3.1. Sensor Data Quality


There are some published works in the literature that address the concerns related to data quality
management in SCP and IoT environments. Karkouch et al. [6] presented a state-of-the-art survey for
DQ in IoT. This survey presents IoT-related factors endangering the DQ and their impact on various
DQ characteristics. Also, DQ problems manifestations are discussed (and their symptoms identified) as
well as their impact in the context of IoT. Gonçalo et al. in [8] provided a similar survey addressing the
problem of not being able to ensure desired DQ levels for dependable monitoring when using wireless
sensor networks. This work pays special attention to comprehension of which faults can affect sensors,
how they can affect the quality of the information and how this quality can be improved and quantified.
Gutiérrez Rodríguez and Servigne in [9] also analysed data errors in sensor networks, in particular in
environmental monitoring systems.

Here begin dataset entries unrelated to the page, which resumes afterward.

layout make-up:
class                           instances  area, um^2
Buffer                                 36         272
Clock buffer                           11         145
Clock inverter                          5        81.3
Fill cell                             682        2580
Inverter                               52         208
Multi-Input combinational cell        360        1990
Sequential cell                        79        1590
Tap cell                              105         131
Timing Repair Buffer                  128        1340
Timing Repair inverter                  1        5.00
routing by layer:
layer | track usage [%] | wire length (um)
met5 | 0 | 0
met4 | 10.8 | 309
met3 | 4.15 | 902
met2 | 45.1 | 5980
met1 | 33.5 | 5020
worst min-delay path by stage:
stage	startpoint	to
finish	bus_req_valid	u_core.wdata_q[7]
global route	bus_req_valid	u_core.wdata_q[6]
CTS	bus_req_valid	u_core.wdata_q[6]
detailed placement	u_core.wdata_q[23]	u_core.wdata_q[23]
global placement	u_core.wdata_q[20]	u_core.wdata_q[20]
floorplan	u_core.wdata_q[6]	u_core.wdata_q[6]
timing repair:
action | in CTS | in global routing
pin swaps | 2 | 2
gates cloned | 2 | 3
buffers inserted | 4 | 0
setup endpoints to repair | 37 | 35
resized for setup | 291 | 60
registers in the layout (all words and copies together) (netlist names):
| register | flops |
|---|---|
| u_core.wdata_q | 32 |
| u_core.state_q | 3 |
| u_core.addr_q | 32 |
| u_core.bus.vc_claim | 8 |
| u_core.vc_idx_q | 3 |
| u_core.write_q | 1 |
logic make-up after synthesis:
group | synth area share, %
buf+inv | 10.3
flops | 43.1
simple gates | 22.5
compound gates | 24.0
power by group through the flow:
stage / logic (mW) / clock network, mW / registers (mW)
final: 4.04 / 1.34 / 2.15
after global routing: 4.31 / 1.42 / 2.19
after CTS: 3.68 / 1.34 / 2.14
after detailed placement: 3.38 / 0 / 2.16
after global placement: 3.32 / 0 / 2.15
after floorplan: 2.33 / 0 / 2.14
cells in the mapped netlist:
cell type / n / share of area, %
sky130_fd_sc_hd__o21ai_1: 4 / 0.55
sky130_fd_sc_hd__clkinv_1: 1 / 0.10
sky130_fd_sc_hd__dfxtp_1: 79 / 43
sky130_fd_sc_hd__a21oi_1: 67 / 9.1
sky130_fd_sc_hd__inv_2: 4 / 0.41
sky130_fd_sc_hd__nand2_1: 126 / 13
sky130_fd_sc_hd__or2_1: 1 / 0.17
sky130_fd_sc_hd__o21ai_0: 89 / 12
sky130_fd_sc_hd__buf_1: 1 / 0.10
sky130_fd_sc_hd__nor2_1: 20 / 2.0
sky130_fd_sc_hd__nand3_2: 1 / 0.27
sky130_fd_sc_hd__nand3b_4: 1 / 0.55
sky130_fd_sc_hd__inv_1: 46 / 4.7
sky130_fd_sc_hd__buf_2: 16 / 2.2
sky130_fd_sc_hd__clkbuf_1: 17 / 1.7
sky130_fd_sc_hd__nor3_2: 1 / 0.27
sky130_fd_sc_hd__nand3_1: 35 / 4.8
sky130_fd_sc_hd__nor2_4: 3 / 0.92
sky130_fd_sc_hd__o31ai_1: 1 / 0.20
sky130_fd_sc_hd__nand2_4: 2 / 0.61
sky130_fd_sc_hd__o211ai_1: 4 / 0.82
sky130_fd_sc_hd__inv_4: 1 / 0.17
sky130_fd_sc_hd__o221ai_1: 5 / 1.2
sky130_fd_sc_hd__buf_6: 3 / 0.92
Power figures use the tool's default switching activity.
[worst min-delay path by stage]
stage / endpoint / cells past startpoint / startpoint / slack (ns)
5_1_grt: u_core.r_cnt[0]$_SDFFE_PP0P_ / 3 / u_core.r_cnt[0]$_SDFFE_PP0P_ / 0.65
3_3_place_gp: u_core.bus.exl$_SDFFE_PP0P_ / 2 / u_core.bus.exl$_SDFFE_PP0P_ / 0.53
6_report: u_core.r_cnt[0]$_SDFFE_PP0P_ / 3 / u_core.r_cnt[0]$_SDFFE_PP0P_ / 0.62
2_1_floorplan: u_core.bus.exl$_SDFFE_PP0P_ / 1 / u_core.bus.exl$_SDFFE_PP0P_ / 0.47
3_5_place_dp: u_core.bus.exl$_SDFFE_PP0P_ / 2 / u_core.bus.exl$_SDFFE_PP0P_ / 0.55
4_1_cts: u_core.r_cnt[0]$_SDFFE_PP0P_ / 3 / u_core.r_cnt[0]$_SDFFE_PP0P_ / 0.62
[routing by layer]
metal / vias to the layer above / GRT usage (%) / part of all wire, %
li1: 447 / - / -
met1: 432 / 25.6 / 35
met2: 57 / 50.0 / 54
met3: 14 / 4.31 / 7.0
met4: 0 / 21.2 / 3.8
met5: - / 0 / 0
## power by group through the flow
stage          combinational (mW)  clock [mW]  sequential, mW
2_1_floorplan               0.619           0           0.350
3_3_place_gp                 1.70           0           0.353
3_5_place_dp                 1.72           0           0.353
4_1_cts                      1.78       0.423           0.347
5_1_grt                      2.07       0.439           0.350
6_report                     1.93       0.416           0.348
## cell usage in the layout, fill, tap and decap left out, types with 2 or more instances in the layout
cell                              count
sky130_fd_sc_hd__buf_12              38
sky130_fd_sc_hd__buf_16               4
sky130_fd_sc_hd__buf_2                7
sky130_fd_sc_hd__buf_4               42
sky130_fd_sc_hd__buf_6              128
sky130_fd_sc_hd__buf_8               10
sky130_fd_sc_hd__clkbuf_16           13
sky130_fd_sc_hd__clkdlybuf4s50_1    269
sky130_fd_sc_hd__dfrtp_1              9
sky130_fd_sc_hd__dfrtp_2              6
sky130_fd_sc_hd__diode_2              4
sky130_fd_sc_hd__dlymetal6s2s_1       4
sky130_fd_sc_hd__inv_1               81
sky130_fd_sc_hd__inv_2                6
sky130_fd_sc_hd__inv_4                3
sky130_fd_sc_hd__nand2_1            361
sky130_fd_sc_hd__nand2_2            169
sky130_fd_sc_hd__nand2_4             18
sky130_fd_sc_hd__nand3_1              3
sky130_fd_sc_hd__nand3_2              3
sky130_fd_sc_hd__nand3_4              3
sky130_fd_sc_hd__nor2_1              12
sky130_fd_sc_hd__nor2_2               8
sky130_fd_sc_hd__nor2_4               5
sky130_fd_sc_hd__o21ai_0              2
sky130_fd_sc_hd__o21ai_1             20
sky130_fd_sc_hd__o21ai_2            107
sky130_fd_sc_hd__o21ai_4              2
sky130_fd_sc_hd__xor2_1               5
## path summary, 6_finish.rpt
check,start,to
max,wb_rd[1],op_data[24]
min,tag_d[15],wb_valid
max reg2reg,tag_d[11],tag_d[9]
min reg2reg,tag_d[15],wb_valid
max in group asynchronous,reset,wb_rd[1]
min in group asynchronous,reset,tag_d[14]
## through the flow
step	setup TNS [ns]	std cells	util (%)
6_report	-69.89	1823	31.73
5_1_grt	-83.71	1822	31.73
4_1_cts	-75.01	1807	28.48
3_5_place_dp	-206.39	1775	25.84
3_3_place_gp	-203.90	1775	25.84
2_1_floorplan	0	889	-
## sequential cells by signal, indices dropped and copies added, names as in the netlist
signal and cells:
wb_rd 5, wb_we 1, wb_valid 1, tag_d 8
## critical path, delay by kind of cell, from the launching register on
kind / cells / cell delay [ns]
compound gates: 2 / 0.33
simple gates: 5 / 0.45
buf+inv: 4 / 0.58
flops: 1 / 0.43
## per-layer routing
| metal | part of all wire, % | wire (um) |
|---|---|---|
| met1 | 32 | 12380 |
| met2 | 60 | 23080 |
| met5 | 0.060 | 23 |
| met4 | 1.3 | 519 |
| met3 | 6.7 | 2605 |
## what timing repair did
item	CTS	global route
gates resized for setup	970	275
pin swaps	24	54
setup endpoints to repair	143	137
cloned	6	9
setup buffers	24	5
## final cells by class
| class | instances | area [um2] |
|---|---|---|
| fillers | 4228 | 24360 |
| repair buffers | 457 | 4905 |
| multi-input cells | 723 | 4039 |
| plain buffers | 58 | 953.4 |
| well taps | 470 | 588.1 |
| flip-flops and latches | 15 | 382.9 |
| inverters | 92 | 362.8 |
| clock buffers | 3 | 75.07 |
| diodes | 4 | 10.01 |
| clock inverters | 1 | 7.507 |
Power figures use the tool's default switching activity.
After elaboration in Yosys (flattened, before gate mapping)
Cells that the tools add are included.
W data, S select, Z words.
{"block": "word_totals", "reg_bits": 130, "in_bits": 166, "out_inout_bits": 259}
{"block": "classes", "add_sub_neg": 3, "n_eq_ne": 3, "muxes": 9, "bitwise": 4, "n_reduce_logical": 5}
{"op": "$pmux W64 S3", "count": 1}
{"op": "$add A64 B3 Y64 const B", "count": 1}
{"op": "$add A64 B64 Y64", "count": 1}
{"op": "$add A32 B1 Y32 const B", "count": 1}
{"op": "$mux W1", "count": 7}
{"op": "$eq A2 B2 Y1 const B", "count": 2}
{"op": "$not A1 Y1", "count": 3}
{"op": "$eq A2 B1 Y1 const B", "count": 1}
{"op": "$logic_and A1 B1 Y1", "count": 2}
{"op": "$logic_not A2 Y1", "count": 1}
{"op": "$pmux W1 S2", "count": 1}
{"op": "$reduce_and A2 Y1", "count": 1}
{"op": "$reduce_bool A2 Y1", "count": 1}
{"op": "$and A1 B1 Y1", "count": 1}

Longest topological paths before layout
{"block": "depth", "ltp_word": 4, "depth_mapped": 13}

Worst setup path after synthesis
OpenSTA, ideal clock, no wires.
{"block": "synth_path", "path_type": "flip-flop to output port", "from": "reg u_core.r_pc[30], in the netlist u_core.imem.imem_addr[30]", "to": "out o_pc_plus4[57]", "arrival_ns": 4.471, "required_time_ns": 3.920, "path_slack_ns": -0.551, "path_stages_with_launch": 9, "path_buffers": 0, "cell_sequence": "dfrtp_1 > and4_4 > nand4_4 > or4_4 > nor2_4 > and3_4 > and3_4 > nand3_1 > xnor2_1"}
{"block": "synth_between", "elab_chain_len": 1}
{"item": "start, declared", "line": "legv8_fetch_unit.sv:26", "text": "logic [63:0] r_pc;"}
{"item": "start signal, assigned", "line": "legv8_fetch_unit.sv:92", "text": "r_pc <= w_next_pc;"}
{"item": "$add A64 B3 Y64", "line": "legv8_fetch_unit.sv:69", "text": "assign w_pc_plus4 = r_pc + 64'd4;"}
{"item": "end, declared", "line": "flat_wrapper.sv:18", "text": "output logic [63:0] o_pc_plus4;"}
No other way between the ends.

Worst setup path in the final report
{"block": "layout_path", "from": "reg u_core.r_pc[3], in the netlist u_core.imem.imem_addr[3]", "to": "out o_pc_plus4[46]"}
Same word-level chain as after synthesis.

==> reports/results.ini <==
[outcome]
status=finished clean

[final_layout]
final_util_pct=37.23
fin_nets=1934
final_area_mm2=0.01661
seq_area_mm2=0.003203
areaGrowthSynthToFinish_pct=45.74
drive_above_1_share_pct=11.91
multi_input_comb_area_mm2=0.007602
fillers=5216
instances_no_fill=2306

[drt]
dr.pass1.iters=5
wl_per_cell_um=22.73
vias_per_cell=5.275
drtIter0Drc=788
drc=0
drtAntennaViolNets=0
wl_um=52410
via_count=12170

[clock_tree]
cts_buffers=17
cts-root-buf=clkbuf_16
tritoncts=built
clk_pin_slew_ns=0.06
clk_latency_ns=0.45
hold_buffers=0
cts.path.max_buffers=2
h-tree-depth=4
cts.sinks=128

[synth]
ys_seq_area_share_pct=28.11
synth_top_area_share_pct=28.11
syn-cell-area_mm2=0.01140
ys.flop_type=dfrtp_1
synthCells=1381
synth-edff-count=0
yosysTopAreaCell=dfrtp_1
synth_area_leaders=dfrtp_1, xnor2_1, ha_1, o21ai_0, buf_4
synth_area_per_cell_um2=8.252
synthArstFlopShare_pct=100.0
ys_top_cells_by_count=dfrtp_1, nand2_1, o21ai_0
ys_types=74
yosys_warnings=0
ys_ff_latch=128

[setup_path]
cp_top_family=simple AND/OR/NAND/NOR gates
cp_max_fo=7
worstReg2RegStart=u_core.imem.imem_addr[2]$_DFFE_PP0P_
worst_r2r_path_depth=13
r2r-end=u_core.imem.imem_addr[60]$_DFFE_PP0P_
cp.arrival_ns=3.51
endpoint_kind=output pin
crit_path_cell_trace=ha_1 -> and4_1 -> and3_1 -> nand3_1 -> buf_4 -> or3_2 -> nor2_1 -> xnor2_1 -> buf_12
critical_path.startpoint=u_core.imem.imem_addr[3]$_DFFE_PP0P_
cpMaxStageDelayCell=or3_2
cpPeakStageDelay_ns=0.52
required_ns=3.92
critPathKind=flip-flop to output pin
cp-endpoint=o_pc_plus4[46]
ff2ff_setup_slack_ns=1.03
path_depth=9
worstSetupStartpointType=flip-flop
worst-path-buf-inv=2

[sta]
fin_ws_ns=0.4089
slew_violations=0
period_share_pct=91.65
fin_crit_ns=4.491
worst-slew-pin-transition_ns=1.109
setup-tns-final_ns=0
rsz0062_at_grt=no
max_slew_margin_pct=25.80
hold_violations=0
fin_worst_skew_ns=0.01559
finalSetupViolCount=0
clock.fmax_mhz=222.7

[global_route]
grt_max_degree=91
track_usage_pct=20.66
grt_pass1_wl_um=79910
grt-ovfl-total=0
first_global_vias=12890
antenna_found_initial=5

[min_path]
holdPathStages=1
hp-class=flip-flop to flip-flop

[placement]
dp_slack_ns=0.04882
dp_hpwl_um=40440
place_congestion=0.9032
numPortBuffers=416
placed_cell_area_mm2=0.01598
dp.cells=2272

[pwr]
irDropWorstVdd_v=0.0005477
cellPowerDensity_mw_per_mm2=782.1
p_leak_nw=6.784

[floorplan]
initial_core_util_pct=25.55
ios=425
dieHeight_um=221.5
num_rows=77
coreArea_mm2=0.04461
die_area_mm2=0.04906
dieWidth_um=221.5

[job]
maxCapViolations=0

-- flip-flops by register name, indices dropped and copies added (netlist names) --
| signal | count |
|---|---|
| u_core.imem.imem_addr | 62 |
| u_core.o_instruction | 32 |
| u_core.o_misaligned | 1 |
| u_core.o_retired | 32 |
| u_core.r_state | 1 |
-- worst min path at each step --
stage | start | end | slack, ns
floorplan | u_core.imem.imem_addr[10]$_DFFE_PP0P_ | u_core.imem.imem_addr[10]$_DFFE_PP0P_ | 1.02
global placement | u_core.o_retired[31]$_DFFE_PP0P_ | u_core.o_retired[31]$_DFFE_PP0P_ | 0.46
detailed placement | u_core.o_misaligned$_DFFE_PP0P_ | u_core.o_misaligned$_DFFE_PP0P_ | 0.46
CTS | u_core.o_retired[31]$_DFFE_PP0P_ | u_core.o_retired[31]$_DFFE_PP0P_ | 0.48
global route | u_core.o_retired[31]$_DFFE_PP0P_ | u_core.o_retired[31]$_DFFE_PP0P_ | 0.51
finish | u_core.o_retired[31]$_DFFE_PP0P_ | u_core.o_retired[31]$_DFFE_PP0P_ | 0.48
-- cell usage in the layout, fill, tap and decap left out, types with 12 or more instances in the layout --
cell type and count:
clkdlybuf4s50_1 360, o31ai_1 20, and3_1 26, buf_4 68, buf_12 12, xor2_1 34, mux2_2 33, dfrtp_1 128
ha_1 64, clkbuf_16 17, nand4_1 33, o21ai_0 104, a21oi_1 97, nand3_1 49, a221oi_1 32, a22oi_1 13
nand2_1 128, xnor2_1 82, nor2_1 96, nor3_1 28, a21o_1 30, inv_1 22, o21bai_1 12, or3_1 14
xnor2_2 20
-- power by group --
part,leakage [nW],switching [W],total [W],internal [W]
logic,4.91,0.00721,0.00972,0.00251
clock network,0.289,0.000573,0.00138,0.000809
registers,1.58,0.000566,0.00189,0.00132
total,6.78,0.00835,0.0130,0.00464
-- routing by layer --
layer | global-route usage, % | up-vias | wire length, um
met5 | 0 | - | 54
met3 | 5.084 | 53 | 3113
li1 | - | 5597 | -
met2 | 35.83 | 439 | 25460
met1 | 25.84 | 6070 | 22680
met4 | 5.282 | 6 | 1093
**src/rtl/riscv_pkg.sv**
```systemverilog
// Shared RV32I core types and constants used by the fetch stage.
package riscv_pkg;

    localparam int unsigned     XLEN     = 32;
    localparam logic [XLEN-1:0] RESET_PC = '0;
    localparam logic [31:0]     INST_NOP = 32'h0000_0013;

    typedef struct packed {
        logic [31:0]     inst;
        logic [XLEN-1:0] pc;
    } fq_entry_t;

    localparam fq_entry_t FQ_EMPTY_ENTRY = '{inst: INST_NOP, pc: '0};

endpackage

```
**src/rtl/fetch_queue.sv**
```systemverilog
// Flushable synchronous FIFO of fetched instructions with a registered head entry.
module fetch_queue
    import riscv_pkg::*;
#(
    parameter int unsigned DEPTH = 2
) (
    input  logic                     clk,
    input  logic                     rst,
    input  logic                     flush,
    input  logic                     push,
    input  fq_entry_t                push_data,
    input  logic                     pop,
    output logic                     head_valid,
    output fq_entry_t                head,
    output logic [$clog2(DEPTH):0]   count
);

    localparam int unsigned PW = $clog2(DEPTH);

    fq_entry_t       mem [DEPTH];
    logic [PW-1:0]   rd_ptr;
    logic [PW-1:0]   wr_ptr;
    logic [PW-1:0]   rd_nxt;
    logic [PW:0]     remain;
    logic [PW:0]     count_nxt;
    fq_entry_t       head_nxt;

    // The head register is loaded with whatever will be the oldest entry after this
    // edge; an entry pushed into an otherwise-empty queue bypasses storage.
    always_comb begin
        remain    = count - (PW+1)'(pop);
        count_nxt = remain + (PW+1)'(push);
        rd_nxt    = rd_ptr + PW'(pop);
        head_nxt  = FQ_EMPTY_ENTRY;
        if (remain != '0) begin
            head_nxt = mem[rd_nxt];
        end else if (push) begin
            head_nxt = push_data;
        end
    end

    always_ff @(posedge clk) begin
        if (rst || flush) begin
            rd_ptr     <= '0;
            wr_ptr     <= '0;
            count      <= '0;
            head_valid <= 1'b0;
            head       <= FQ_EMPTY_ENTRY;
        end else begin
            if (push) begin
                wr_ptr <= wr_ptr + PW'(1);
            end
            rd_ptr     <= rd_nxt;
            count      <= count_nxt;
            head_valid <= (count_nxt != '0);
            head       <= head_nxt;
        end
    end

    always_ff @(posedge clk) begin
        if (push && !flush && !rst) begin
            mem[wr_ptr] <= push_data;
        end
    end

endmodule

```
**src/rtl/fetch_unit.sv**
```systemverilog
// RV32I instruction-fetch stage: owns the PC, reads imem, queues instructions for decode.
module fetch_unit
    import riscv_pkg::*;
#(
    parameter int unsigned     XLEN     = riscv_pkg::XLEN,
    parameter logic [XLEN-1:0] RESET_PC = riscv_pkg::RESET_PC,
    parameter int unsigned     IMEM_AW  = 10,
    parameter int unsigned     FQ_DEPTH = 2
) (
    input  logic               clk,
    input  logic               rst,
    output logic               imem_en,
    output logic [IMEM_AW-1:0] imem_addr,
    input  logic [31:0]        imem_rdata,
    input  logic               redirect_valid,
    input  logic [XLEN-1:0]    redirect_pc,
    output logic               id_valid,
    input  logic               id_ready,
    output logic [31:0]        id_inst,
    output logic [XLEN-1:0]    id_pc,
    output logic [XLEN-1:0]    id_pc4
);

    localparam int unsigned     CW         = $clog2(FQ_DEPTH) + 2;
    localparam logic [XLEN-1:0] ALIGN_MASK = {{(XLEN-2){1'b1}}, 2'b00};

    logic [XLEN-1:0]           pc;
    logic [XLEN-1:0]           inflight_pc;
    logic                      inflight;
    logic                      pop;
    logic                      push;
    logic                      issue;
    logic [CW-1:0]             occupancy;
    logic [$clog2(FQ_DEPTH):0] fq_count;
    logic                      head_valid;
    fq_entry_t                 head;
    fq_entry_t                 push_data;

    assign pop = head_valid & id_ready;

    // A redirect kills the response arriving this cycle; the queue flush covers the rest.
    assign push      = inflight & !redirect_valid;
    assign push_data = '{inst: imem_rdata, pc: inflight_pc};

    // Credit check: queued + in-flight entries, less the one leaving now, must leave room.
    always_comb begin
        occupancy = CW'(fq_count) + CW'(inflight) - CW'(pop);
        issue     = !rst && !redirect_valid && (occupancy < CW'(FQ_DEPTH));
    end

    assign imem_en   = issue;
    assign imem_addr = pc[IMEM_AW+1:2];

    always_ff @(posedge clk) begin
        if (rst) begin
            pc          <= RESET_PC;
            inflight    <= 1'b0;
            inflight_pc <= '0;
        end else if (redirect_valid) begin
            pc       <= redirect_pc & ALIGN_MASK;
            inflight <= 1'b0;
        end else begin
            inflight <= issue;
            if (issue) begin
                pc          <= pc + XLEN'(4);
                inflight_pc <= pc;
            end
        end
    end

    fetch_queue #(
        .DEPTH (FQ_DEPTH)
    ) u_queue (
        .clk        (clk),
        .rst        (rst),
        .flush      (redirect_valid),
        .push       (push),
        .push_data  (push_data),
        .pop        (pop),
        .head_valid (head_valid),
        .head       (head),
        .count      (fq_count)
    );

    assign id_valid = head_valid;
    assign id_inst  = head.inst;
    assign id_pc    = head.pc;
    assign id_pc4   = head_valid ? head.pc + XLEN'(4) : '0;

endmodule

```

In this paper, authors address the problem of uncertainty of data
coming from sensors with an approach dedicated to providing environmental monitoring applications
and users with data quality information. Badawy et al. [26] combined parametric and non-parametric
signal processing and machine learning algorithms for automating sensor data quality control, which
can identify those parts of the sensor data that are sufficiently reliable for further analysis and discards
useless data.
Another research subarea of DQ in sensor networks is the DQ management in sensor data streams.
Klein et al. [10] presented a quality-driven load shedding approach that screens the data stream to
find and discard data items of minor quality. Thus, DQ of stream processing results is maximized
under adverse conditions such as data overload. Campbell et al. [15] advocated for automated quality
assurance and quality control procedures based on graphical and statistical summaries for review and
track the provenance of the data in environmental sensor streams.
Other works focus on data management from different viewpoints. For example,
Al-Ruithe et al. [27] detailed roles, responsibilities and policies in the context of IoT-Cloud converged
environments and provide a generic framework for data governance and security. Similarly,
Qin et al. [14] provided a data management perspective on large-scale sensor environments
applications posing non-functional requirements to meet the underlying timeliness, reliability and
accuracy needs in addition to the functional needs of data collection. Although all these approaches
are interesting and provide a useful vision, they still do not address how to make available (e.g.,
institutionalize) best practices in data quality management to the entire organization. Such approach
has been proven to be more efficient when it comes to create an organizational data quality culture.
This vision is specifically important in the case of IoT, since the SCP operations can be executed across
Sensors 2018, 18, 3105 8 of 24

different networks belonging to different departments or even organizations. From our point of view,
this is a critical aspect for IoT that must be covered in a holistic way.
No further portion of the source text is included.